I guess I didn’t benefit from my own abortion, which kept me from health complications and save me from poverty.
I guess it doesn’t help those who don’t identify as women, but can get pregnant.
I guess pregnant people’s lives are unnecessary risks that must be avoided.
There is no difference. How is it, that “directly killing” a fetus is different from using medicine that has side effects to terminate one?
Why is it that suddenly, pregnant people don’t matter? Or that only “certain pregnant people matter?”
You say you’re not for killing of people, but I guess people who die because of the lack of access to abortion doesn’t matter. You’re not “directly killing” and it’s just a side effect.
Whatever.
Was your mother’s pregnancy tubal? In tubal pregnancies there is no way to save the baby, but you don’t have to kill him or her directly. You do sometimes have to remove the baby and then that baby will die. That’s not an abortion.

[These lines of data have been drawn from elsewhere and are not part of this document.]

## config.mk

```make
export PLATFORM = sky130hd
export DESIGN_NAME = axi_lite_uart_master_flat
export DESIGN_NICKNAME = d
export VERILOG_FILES = /design/src/rtl/uart_bridge_pkg.sv /design/src/rtl/axi_lite_if.sv /design/src/rtl/axi_lite_uart_master.sv /design/src/flat_wrapper.sv
export SDC_FILE = /design/constraint.sdc
export NUM_CORES = 1
export LEC_CHECK = 0
export ABC_AREA = 1
export BUFFER_PORTS_ARGS = -buffer_cell sky130_fd_sc_hd__clkbuf_2
export CAP_MARGIN = 10
export CORE_AREA = 2 2 95 188
export CTS_CLUSTER_DIAMETER = 100
export DETAILED_ROUTE_END_ITERATION = 12
export DIE_AREA = 0 0 97 190
export PLACE_DENSITY = 0.8
export SYNTH_ARGS = -nofsm -noshare
export SYNTH_HDL_FRONTEND = slang
export SYNTH_SLANG_ARGS = --single-unit
```

## constraint.sdc

```tcl
create_clock -name aclk -period 3.1 [get_ports aclk]
set_clock_uncertainty 0.15 [all_clocks]
set_input_delay 0.62 -clock aclk [delete_from_list [all_inputs] [get_ports aclk]]
set_output_delay 0.62 -clock aclk [all_outputs]
set_load 0.01 [all_outputs]
```

## src/rtl/uart_bridge_pkg.sv

```systemverilog
// Shared constants and types for the UART command bridge.
package uart_bridge_pkg;

  localparam int unsigned ADDR_W = 32;
  localparam int unsigned DATA_W = 32;
  localparam int unsigned BYTE_W = 8;

  // Command opcodes received from the host.
  localparam logic [BYTE_W-1:0] OP_WR = 8'h57;
  localparam logic [BYTE_W-1:0] OP_RD = 8'h52;

  // Status bytes returned to the host.
  localparam logic [BYTE_W-1:0] RSP_OK  = 8'h4B;
  localparam logic [BYTE_W-1:0] RSP_ERR = 8'h45;
  localparam logic [BYTE_W-1:0] RSP_TMO = 8'h54;

  typedef enum logic [2:0] {
    ST_IDLE,
    ST_GET_ADDR,
    ST_GET_DATA,
    ST_AW_W,
    ST_B_WAIT,
    ST_AR,
    ST_R_WAIT,
    ST_RESP
  } state_e;

  // Frame words arrive MSB first: shift the new byte in at the bottom.
  function automatic logic [DATA_W-1:0] shift_in(input logic [DATA_W-1:0] word,
                                                 input logic [BYTE_W-1:0] b);
    return {word[DATA_W-BYTE_W-1:0], b};
  endfunction

endpackage

```

## src/rtl/axi_lite_if.sv

```systemverilog
// AXI-Lite bus bundle with wlast/rlast sidebands.
// Ports: aclk, aresetn. Modports: master (initiator), slave (target).
interface AXI_LITE (
  input logic aclk,
  input logic aresetn
);

  logic [uart_bridge_pkg::ADDR_W-1:0] awaddr;
  logic                               awvalid;
  logic                               awready;
  logic [uart_bridge_pkg::DATA_W-1:0] wdata;
  logic                               wvalid;
  logic                               wlast;
  logic                               wready;
  logic [1:0]                         bresp;
  logic                               bvalid;
  logic                               bready;
  logic [uart_bridge_pkg::ADDR_W-1:0] araddr;
  logic                               arvalid;
  logic                               arready;
  logic [uart_bridge_pkg::DATA_W-1:0] rdata;
  logic                               rvalid;
  logic                               rlast;
  logic                               rready;

  modport master (
    input  aclk, aresetn,
    output awaddr, awvalid, input awready,
    output wdata, wvalid, wlast, input wready,
    input  bresp, bvalid, output bready,
    output araddr, arvalid, input arready,
    input  rdata, rvalid, rlast, output rready
  );

  modport slave (
    input  aclk, aresetn,
    input  awaddr, awvalid, output awready,
    input  wdata, wvalid, wlast, output wready,
    output bresp, bvalid, input bready,
    input  araddr, arvalid, output arready,
    output rdata, rvalid, rlast, input rready
  );

endinterface

```

## src/rtl/axi_lite_uart_master.sv

```systemverilog
// Byte-stream command decoder issuing single AXI-Lite reads/writes and
// returning status/read data as a byte stream.
// Ports: aclk/aresetn (bus clock, async active-low reset), axi (AXI-Lite
// initiator), rx_* (command bytes in), tx_* (response bytes out),
// busy (high outside IDLE).
module axi_lite_uart_master
  import uart_bridge_pkg::*;
#(
  parameter int unsigned TIMEOUT_CYCLES = 1024
) (
  input  logic              aclk,
  input  logic              aresetn,
  AXI_LITE.master           axi,
  input  logic [BYTE_W-1:0] rx_data,
  input  logic              rx_valid,
  output logic              rx_ready,
  output logic [BYTE_W-1:0] tx_data,
  output logic              tx_valid,
  input  logic              tx_ready,
  output logic              busy
);

  localparam int unsigned TMO_W = $clog2(TIMEOUT_CYCLES);
  localparam logic [TMO_W-1:0] TMO_LAST = TMO_W'(TIMEOUT_CYCLES - 1);

  state_e              state_q, state_d;
  logic                is_wr_q, is_wr_d;
  logic [1:0]          byte_cnt_q, byte_cnt_d;
  logic [ADDR_W-1:0]   addr_q, addr_d;
  logic [DATA_W-1:0]   data_q, data_d;
  logic [TMO_W-1:0]    tmo_cnt_q, tmo_cnt_d;
  logic                awvalid_q, awvalid_d, wvalid_q, wvalid_d, wlast_q, wlast_d;
  logic                bready_q, bready_d, arvalid_q, arvalid_d, rready_q, rready_d;
  logic [ADDR_W-1:0]   awaddr_q, awaddr_d, araddr_q, araddr_d;
  logic [DATA_W-1:0]   wdata_q, wdata_d;
  logic                tx_valid_q, tx_valid_d;
  logic [BYTE_W-1:0]   tx_data_q, tx_data_d;
  logic [DATA_W-1:0]   rsp_buf_q, rsp_buf_d;
  logic [2:0]          rsp_left_q, rsp_left_d;
  logic                rx_ready_q, rx_ready_d, busy_q, busy_d;
  logic                rx_fire_c, tmo_hit_c, abort_c;

  assign rx_fire_c = rx_valid && rx_ready_q;
  assign tmo_hit_c = (tmo_cnt_q == TMO_LAST);

  // Next-state and next-output decode.
  always_comb begin
    state_d    = state_q;
    is_wr_d    = is_wr_q;
    byte_cnt_d = byte_cnt_q;
    addr_d     = addr_q;
    data_d     = data_q;
    tmo_cnt_d  = tmo_cnt_q + TMO_W'(1);
    awvalid_d  = awvalid_q;
    wvalid_d   = wvalid_q;
    wlast_d    = wlast_q;
    bready_d   = bready_q;
    arvalid_d  = arvalid_q;
    rready_d   = rready_q;
    awaddr_d   = awaddr_q;
    wdata_d    = wdata_q;
    araddr_d   = araddr_q;
    tx_valid_d = tx_valid_q;
    tx_data_d  = tx_data_q;
    rsp_buf_d  = rsp_buf_q;
    rsp_left_d = rsp_left_q;
    abort_c    = 1'b0;

    case (state_q)
      ST_IDLE: begin
        if (rx_fire_c) begin
          byte_cnt_d = 2'd0;
          if (rx_data == OP_WR) begin
            is_wr_d = 1'b1;
            state_d = ST_GET_ADDR;
          end else if (rx_data == OP_RD) begin
            is_wr_d = 1'b0;
            state_d = ST_GET_ADDR;
          end else begin
            tx_valid_d = 1'b1;
            tx_data_d  = RSP_ERR;
            rsp_left_d = 3'd0;
            state_d    = ST_RESP;
          end
        end
      end
      ST_GET_ADDR: begin
        if (rx_fire_c) begin
          addr_d     = shift_in(addr_q, rx_data);
          byte_cnt_d = byte_cnt_q + 2'd1;
          if (byte_cnt_q == 2'd3) begin
            tmo_cnt_d = '0;
            if (is_wr_q) begin
              state_d = ST_GET_DATA;
            end else begin
              arvalid_d = 1'b1;
              araddr_d  = shift_in(addr_q, rx_data);
              state_d   = ST_AR;
            end
          end
        end
      end
      ST_GET_DATA: begin
        if (rx_fire_c) begin
          data_d     = shift_in(data_q, rx_data);
          byte_cnt_d = byte_cnt_q + 2'd1;
          if (byte_cnt_q == 2'd3) begin
            tmo_cnt_d = '0;
            awvalid_d = 1'b1;
            wvalid_d  = 1'b1;
            wlast_d   = 1'b1;
            awaddr_d  = addr_q;
            wdata_d   = shift_in(data_q, rx_data);
            state_d   = ST_AW_W;
          end
        end
      end
      ST_AW_W: begin
        // Address and data handshakes complete independently.
        if (axi.awready) awvalid_d = 1'b0;
        if (axi.wready) begin
          wvalid_d = 1'b0;
          wlast_d  = 1'b0;
        end
        if (!awvalid_d && !wvalid_d) begin
          bready_d  = 1'b1;
          tmo_cnt_d = '0;
          state_d   = ST_B_WAIT;
        end else if (tmo_hit_c) begin
          abort_c = 1'b1;
        end
      end
      ST_B_WAIT: begin
        if (axi.bvalid) begin
          bready_d   = 1'b0;
          tx_valid_d = 1'b1;
          tx_data_d  = (axi.bresp == 2'b00) ? RSP_OK : RSP_ERR;
          rsp_left_d = 3'd0;
          state_d    = ST_RESP;
        end else if (tmo_hit_c) begin
          abort_c = 1'b1;
        end
      end
      ST_AR: begin
        if (axi.arready) begin
          arvalid_d = 1'b0;
          rready_d  = 1'b1;
          tmo_cnt_d = '0;
          state_d   = ST_R_WAIT;
        end else if (tmo_hit_c) begin
          abort_c = 1'b1;
        end
      end
      ST_R_WAIT: begin
        if (axi.rvalid) begin
          rready_d   = 1'b0;
          tx_valid_d = 1'b1;
          tx_data_d  = RSP_OK;
          rsp_buf_d  = axi.rdata;
          rsp_left_d = 3'd4;
          state_d    = ST_RESP;
        end else if (tmo_hit_c) begin
          abort_c = 1'b1;
        end
      end
      ST_RESP: begin
        if (tx_valid_q && tx_ready) begin
          if (rsp_left_q == 3'd0) begin
            tx_valid_d = 1'b0;
            state_d    = ST_IDLE;
          end else begin
            tx_data_d  = rsp_buf_q[DATA_W-1 -: BYTE_W];
            rsp_buf_d  = {rsp_buf_q[DATA_W-BYTE_W-1:0], BYTE_W'(0)};
            rsp_left_d = rsp_left_q - 3'd1;
          end
        end
      end
      default: state_d = ST_IDLE;
    endcase

    // Silent slave: release the bus and report 'T'.
    if (abort_c) begin
      awvalid_d  = 1'b0;
      wvalid_d   = 1'b0;
      wlast_d    = 1'b0;
      bready_d   = 1'b0;
      arvalid_d  = 1'b0;
      rready_d   = 1'b0;
      tx_valid_d = 1'b1;
      tx_data_d  = RSP_TMO;
      rsp_left_d = 3'd0;
      state_d    = ST_RESP;
    end

    rx_ready_d = (state_d == ST_IDLE) || (state_d == ST_GET_ADDR) || (state_d == ST_GET_DATA);
    busy_d     = (state_d != ST_IDLE);
  end

  // State and registered outputs.
  always_ff @(posedge aclk or negedge aresetn) begin
    if (!aresetn) begin
      state_q    <= ST_IDLE;
      is_wr_q    <= 1'b0;
      byte_cnt_q <= 2'd0;
      addr_q     <= '0;
      data_q     <= '0;
      tmo_cnt_q  <= '0;
      awvalid_q  <= 1'b0;
      wvalid_q   <= 1'b0;
      wlast_q    <= 1'b0;
      bready_q   <= 1'b0;
      arvalid_q  <= 1'b0;
      rready_q   <= 1'b0;
      awaddr_q   <= '0;
      wdata_q    <= '0;
      araddr_q   <= '0;
      tx_valid_q <= 1'b0;
      tx_data_q  <= '0;
      rsp_buf_q  <= '0;
      rsp_left_q <= 3'd0;
      rx_ready_q <= 1'b1;
      busy_q     <= 1'b0;
    end else begin
      state_q    <= state_d;
      is_wr_q    <= is_wr_d;
      byte_cnt_q <= byte_cnt_d;
      addr_q     <= addr_d;
      data_q     <= data_d;
      tmo_cnt_q  <= tmo_cnt_d;
      awvalid_q  <= awvalid_d;
      wvalid_q   <= wvalid_d;
      wlast_q    <= wlast_d;
      bready_q   <= bready_d;
      arvalid_q  <= arvalid_d;
      rready_q   <= rready_d;
      awaddr_q   <= awaddr_d;
      wdata_q    <= wdata_d;
      araddr_q   <= araddr_d;
      tx_valid_q <= tx_valid_d;
      tx_data_q  <= tx_data_d;
      rsp_buf_q  <= rsp_buf_d;
      rsp_left_q <= rsp_left_d;
      rx_ready_q <= rx_ready_d;
      busy_q     <= busy_d;
    end
  end

  assign axi.awaddr  = awaddr_q;
  assign axi.awvalid = awvalid_q;
  assign axi.wdata   = wdata_q;
  assign axi.wvalid  = wvalid_q;
  assign axi.wlast   = wlast_q;
  assign axi.bready  = bready_q;
  assign axi.araddr  = araddr_q;
  assign axi.arvalid = arvalid_q;
  assign axi.rready  = rready_q;
  assign rx_ready    = rx_ready_q;
  assign tx_data     = tx_data_q;
  assign tx_valid    = tx_valid_q;
  assign busy        = busy_q;

endmodule
```

## src/flat_wrapper.sv

```systemverilog
// flat-port wrapper written by rule: the top's interface ports become plain ports
module axi_lite_uart_master_flat import uart_bridge_pkg::*;
#(
  parameter int unsigned TIMEOUT_CYCLES = 1024
)
  (aclk, aresetn, rx_data, rx_valid, rx_ready, tx_data, tx_valid, tx_ready, busy, axi_awaddr, axi_awvalid, axi_awready, axi_wdata, axi_wvalid, axi_wlast, axi_wready, axi_bresp, axi_bvalid, axi_bready, axi_araddr, axi_arvalid, axi_arready, axi_rdata, axi_rvalid, axi_rlast, axi_rready);
  AXI_LITE axi_i (.aclk(aclk), .aresetn(aresetn));
  input  logic aclk;
  input  logic aresetn;
  input  logic [BYTE_W-1:0] rx_data;
  input  logic rx_valid;
  output logic rx_ready;
  output logic [BYTE_W-1:0] tx_data;
  output logic tx_valid;
  input  logic tx_ready;
  output logic busy;
  output wire logic [$bits(axi_i.awaddr)-1:0] axi_awaddr;
  output wire logic [$bits(axi_i.awvalid)-1:0] axi_awvalid;
  input wire logic [$bits(axi_i.awready)-1:0] axi_awready;
  output wire logic [$bits(axi_i.wdata)-1:0] axi_wdata;
  output wire logic [$bits(axi_i.wvalid)-1:0] axi_wvalid;
  output wire logic [$bits(axi_i.wlast)-1:0] axi_wlast;
  input wire logic [$bits(axi_i.wready)-1:0] axi_wready;
  input wire logic [$bits(axi_i.bresp)-1:0] axi_bresp;
  input wire logic [$bits(axi_i.bvalid)-1:0] axi_bvalid;
  output wire logic [$bits(axi_i.bready)-1:0] axi_bready;
  output wire logic [$bits(axi_i.araddr)-1:0] axi_araddr;
  output wire logic [$bits(axi_i.arvalid)-1:0] axi_arvalid;
  input wire logic [$bits(axi_i.arready)-1:0] axi_arready;
  input wire logic [$bits(axi_i.rdata)-1:0] axi_rdata;
  input wire logic [$bits(axi_i.rvalid)-1:0] axi_rvalid;
  input wire logic [$bits(axi_i.rlast)-1:0] axi_rlast;
  output wire logic [$bits(axi_i.rready)-1:0] axi_rready;
  assign axi_awaddr = axi_i.awaddr;
  assign axi_awvalid = axi_i.awvalid;
  assign axi_i.awready = axi_awready;
  assign axi_wdata = axi_i.wdata;
  assign axi_wvalid = axi_i.wvalid;
  assign axi_wlast = axi_i.wlast;
  assign axi_i.wready = axi_wready;
  assign axi_i.bresp = axi_bresp;
  assign axi_i.bvalid = axi_bvalid;
  assign axi_bready = axi_i.bready;
  assign axi_araddr = axi_i.araddr;
  assign axi_arvalid = axi_i.arvalid;
  assign axi_i.arready = axi_arready;
  assign axi_i.rdata = axi_rdata;
  assign axi_i.rvalid = axi_rvalid;
  assign axi_i.rlast = axi_rlast;
  assign axi_rready = axi_i.rready;
  axi_lite_uart_master #(.TIMEOUT_CYCLES(TIMEOUT_CYCLES)) u_core (.aclk(aclk), .aresetn(aresetn), .axi(axi_i), .rx_data(rx_data), .rx_valid(rx_valid), .rx_ready(rx_ready), .tx_data(tx_data), .tx_valid(tx_valid), .tx_ready(tx_ready), .busy(busy));
endmodule
```

Yosys cells after proc, flatten, opt, wreduce, memory -nomap -nowiden
Cells that the tools add are included.
{"block": "word_totals", "regBits": 220, "output_inout_bits": 113}
{"block": "classes", "add_sub_neg": 3, "bitwise_logic": 1, "reduce_logical": 35, "mux": 91, "n_eq_ne": 34}
{"cell": "2-to-1 mux 32 bit", "n": 3}
{"cell": "2-to-1 mux 3 bit", "n": 23}
{"cell": "2-to-1 mux 8 bit", "n": 8}
{"cell": "one-hot mux 32 bit (2 select lines)", "n": 1}
{"cell": "2-to-1 mux 10 bit", "n": 4}
{"cell": "2-to-1 mux 1 bit", "n": 36}
{"cell": "one-hot mux 8 bit (4 select lines)", "n": 1}
{"cell": "one-hot mux 10 bit (3 select lines)", "n": 1}
{"cell": "!= test 3 x 1 -> 1 bit (second input constant)", "n": 8}
{"cell": "one-hot mux 3 bit (8 select lines)", "n": 1}
{"cell": "!= test 3 x 2 -> 1 bit (second input constant)", "n": 7}
{"cell": "AND reduction 3 bit", "n": 6}
{"cell": "== test 8 x 7 -> 1 bit (second input constant)", "n": 2}
{"cell": "AND reduction 8 bit", "n": 2}
{"cell": "nonzero test 3 bit", "n": 5}
{"cell": "== test 3 bit (second input constant)", "n": 4}
{"cell": "one-hot mux 1 bit (2 select lines)", "n": 6}
{"cell": "one-hot mux 3 bit (4 select lines)", "n": 1}
{"cell": "AND reduction 4 bit", "n": 3}
{"cell": "adder 10 x 1 -> 10 bit (second input constant)", "n": 1}
{"cell": "== test 10 bit (second input constant)", "n": 1}
{"cell": "== test 3 x 2 -> 1 bit (second input constant)", "n": 3}
{"cell": "logical NOT 3 bit", "n": 3}
{"cell": "one-hot mux 1 bit (4 select lines)", "n": 2}
{"cell": "other kinds (20)", "n": 32}

Depth between registers and ports, before layout
{"block": "depth", "ltp_word": 10, "ltp_mapped": 13, "mapped_depth_nobuf": 12}

Worst setup path after synthesis
No wires, ideal clock.
{"block": "synth_timing", "path_kind": "input to register", "startpoint": "in rx_valid", "endpoint": "reg u_core.awaddr_q[24] (netlist: u_core.axi.awaddr[24])", "setup_time_ps": 125, "path_buffers": 1, "arrival_time_ps": 1606, "required_time_ps": 2825, "slack_ps": 1220, "stages": 7, "path_cell_list": "nand2_1 inv_1 nand2_1 inv_1 nand2_2 buf_2 mux2_2"}
{"block": "synth_via", "elab_chain_cells": 2}
{"element": "from (decl)", "line": "flat_wrapper.sv:11", "source": "input logic rx_valid;"}
{"element": "logical AND 1 bit", "line": "axi_lite_uart_master.sv:43", "source": "assign rx_fire_c = rx_valid && rx_ready_q;"}
{"element": "AND reduction 3 bit (no source line)"}
{"element": "to (signal assigned)", "line": "axi_lite_uart_master.sv:236", "source": "awaddr_q <= awaddr_d;"}
{"element": "to (decl)", "line": "axi_lite_uart_master.sv:34", "source": "logic [ADDR_W-1:0] awaddr_q, awaddr_d, araddr_q, araddr_d;"}
No other way between the ends.
A chain may end at the register's enable or synchronous reset.

Final worst setup path
{"block": "layout_timing", "startpoint": "reg u_core.state_q[2]", "endpoint": "reg u_core.rsp_buf_q[15]"}
{"block": "layout_via", "elab_chain_cells": 3, "elab_cells_between_ends": 8, "cone_classes": "eq/ne: 5; mux: 1; reduce/logical: 2"}
{"element": "from (decl)", "line": "axi_lite_uart_master.sv:26", "source": "state_e state_q, state_d;"}
{"element": "from (signal assigned)", "line": "axi_lite_uart_master.sv:224", "source": "state_q <= state_d;"}
{"element": "== test 3 bit", "line": "axi_lite_uart_master.sv:69", "source": "case (state_q)"}
{"element": "!= test 2 x 1 -> 1 bit (no source line), or another cell as far along"}
{"element": "AND reduction 4 bit (no source line)"}
{"element": "to (signal assigned)", "line": "axi_lite_uart_master.sv:241", "source": "rsp_buf_q <= rsp_buf_d;"}
{"element": "to (decl)", "line": "axi_lite_uart_master.sv:38", "source": "logic [DATA_W-1:0] rsp_buf_q, rsp_buf_d;"}
Several ways; a longest one is shown, not always the timed one.

==> results.toml <==
[status]
status = "complete, no violations"

[synth]
synthesis.nets = 1049
netlist_instances = 993
synth_commonest_cells = "273 x nand2_1, 219 x dfrtp_1, 171 x o21ai_0"
synth_top_area_share_pct = 60.0
yosysMostFrequentCell = "nand2_1"
synth_seq_area_share_pct = 60.3
syn_avg_cell_area_sq_um = 9.20
synth_warnings = 0
post_synth_instance_area_sq_um = 9130
ys_seq_elements = 220
async_reset_ff_share_pct = 100
yosys.cell_types.count = 36
synth-edff-count = 0
yosysTopAreaCell = "dfrtp_1"
synthFlopType = "dfrtp_1"
synth_area_leaders = "dfrtp_1 60%, nand2_1 11%, o21ai_0 9.4%"

[worst_setup_path]
r2r-start = "u_core.state_q[2]"
reg2reg_slack_ns = 0.53
cp-end-kind = "flop"
reg2reg_depth = 8
cp.arrival_ns = 2.74
crit_type = "flop to flop"
start_kind = "flop"
crit_buf_inv = 3
crit_chain = "inv_2, nor2_4, buf_4, o21ai_2, nand2_2, inv_2, o211ai_1, o21ai_0"
crit_path_max_incr_delay_ns = 0.62
critPathTopFamily = "buffers and inverters"
critPathLaunch = "u_core.state_q[2]"
required_ns = 3.27
crit_path_top_delay_cell = "dfrtp_1"
worstReg2RegEnd = "u_core.rsp_buf_q[15]"
cp_common_cell = "inv_2"
critical_path_peak_fanout = 58

[timing]
slew_viol_final = 0
report.final.hold_viol_count = 0
worst_slew_pin_slew_ns = 0.776
max_slew_margin_pct = 48.2
rsz0062_at_grt = "no"
min_period_ns = 2.57
tns_ns = 0
post-route-period-util_pct = 82.9
finalSetupViolCount = 0
clock.fmax_ghz = 0.389
hold_slack_ns = 0.228

[clock_network]
cts-root-buf = "clkbuf_16"
clock_path_buffers = 3
clk_latency_ns = 0.49
cts_tree = "yes"
cts_buffers = 19
numClockSinks = 220
cts.clk_slew.worst_paths_ns = 0.07
cts_htree_levels = 1
post_cts_resized = 0

[power_and_ir_drop]
swShare_pct = 20.2
power_density_nw_per_um2 = 510
clock_power_share_pct = 45.6
switchingPower_mw = 1.11
combinationalPowerShare_pct = 2.1
intPower_mw = 4.38
power.leakage_nw = 5.56
power_frac_seq_pct = 52.3
ir_worst_vdd_mv = 0.546

[global_route]
grt_first_pass_wirelength_um = 34100
grt-ovfl-total = 0
antenna_found_initial = 0
grt_max_degree = 83
track_usage_pct = 22.2
grt_pass1_vias = 6932

[die]
row_count = 68
ios = 165
core_sq_um = 17100
die-area_sq_um = 18400
die_h_um = 190
initial_core_util_pct = 53.4
die_width_um = 97

[cells_and_area]
final_util_pct = 62.9
area_growth_pct = 17.8
final_cells = 1363
multi_input_area_sq_um = 2980
nets = 1198
fillers = 1432
drive_gt1_share_pct = 21.2
seq_area_sq_um = 5510
diodes = 0

[placed_design]
place_inst = 1330
place_congestion = 0.843
io_buffers = 163
hpwl_um = 14100

[drt]
drc = 0
vias = 7160
wl_per_cell_um = 15.0
wirelength_um = 20400
dr.pass1.iters = 5
via_per_inst = 5.25
ant_nets = 0
drt_iter0_drc = 457

[worst_hold_path]
hold_depth = 3
hp-start = "axi_rdata[27]"
hold_end = "u_core.rsp_buf_q[27]"
min_path_type = "primary input to flop"

[job]
cap_violations = 0
kinds of logic (layout without fill, tap and decap cells):
logic type,Yosys count,count (layout),synth area share [%]
AOI/OAI and AO/OA,210,210,12.1
buffers and inverters,159,319,7.19
adders and majority gates,4,4,0.548
muxes,16,16,1.97
and+or+nand+nor,381,381,17.6
DFF,220,220,60.3
xor gates and xnor gates,3,3,0.288
per-stage QoR:
step	power, mW	worst slack, ns	instance area [sq um]
floorplan	2.93	1.22	9130
CTS	5.53	0.540	10800
global route	5.66	0.326	10800
finish	5.48	0.531	10800
global placement	3.04	0.633	10100
detailed placement	3.04	0.565	10100
final cells by class:
type,count,area share (%)
Clock buffer,26,5.03
Timing Repair Buffer,178,8.86
Multi-Input combinational cell,614,27.7
Tap cell,210,2.44
Clock inverter,6,1.01
Inverter,109,3.80
Sequential cell,220,51.2
===== config.mk =====
export PLATFORM = sky130hd
export DESIGN_NAME = fsm
export DESIGN_NICKNAME = d
export VERILOG_FILES = /design/src/rtl/fsm.sv
export SDC_FILE = /design/constraint.sdc
export NUM_CORES = 1
export LEC_CHECK = 0
export CORE_MARGIN = 2
export CORE_UTILIZATION = 56
export CTS_CLUSTER_DIAMETER = 80
export DETAILED_ROUTE_END_ITERATION = 16
export PLACE_DENSITY = 0.85
export SLEW_MARGIN = 20
export SYNTH_ARGS = -nofsm -noshare
export SYNTH_HDL_FRONTEND = slang
export SYNTH_SLANG_ARGS = --single-unit

===== constraint.sdc =====
create_clock -name clk -period 2.9 [get_ports clk]
set_clock_uncertainty 0.05 [all_clocks]
set_input_delay 0.58 -clock clk [delete_from_list [all_inputs] [get_ports clk]]
set_output_delay 0.58 -clock clk [all_outputs]
set_load 0.02 [all_outputs]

In non-tubal ectopic pregnancies, it is possible to save both the child and the mother, and every effort should be made to do so.
I am sorry you felt an abortion was necessary for you. I am sorry your child didn’t have the chance to be born and grow up either with you or with a loving adoptive family. I’m sorry no one offered you the support you needed.
Your abortion killed your child. There’s no getting around that. If you’re struggling in any way with that decision or your feelings since then, I encourage you to visit abortionchangesyou.com. It’s not preachy (it’s actually a secular website) and it allows you to work through your feelings at your own pace.
There is a difference between direct and indirect killing. A doctor can’t save every patient, and in triage situations doctors have to prioritize patients not based on their value as people, but on the doctor’s ability to save them. The doctor wants to save as many people as possible, and may sometimes have to let someone die in order to save others. That doctor didn’t go and shoot the dying person in the head, but instead allowed them to die in order to save other lives.
Shooting someone in the head isn’t health care. Doing your best to save a life, even if you fail and they die, is health care.
Abortion directly kills a person and doesn’t treat a condition. It treats the fetus as a sub-human, a non-person, rather than treating them like the human being they are.
Thank you @prolifeproliberty, I couldn’t have said it better myself. If everyone could see through the fog of their own selfishness as clearly as you do, abortion would not only be illegal, it would be unthinkable.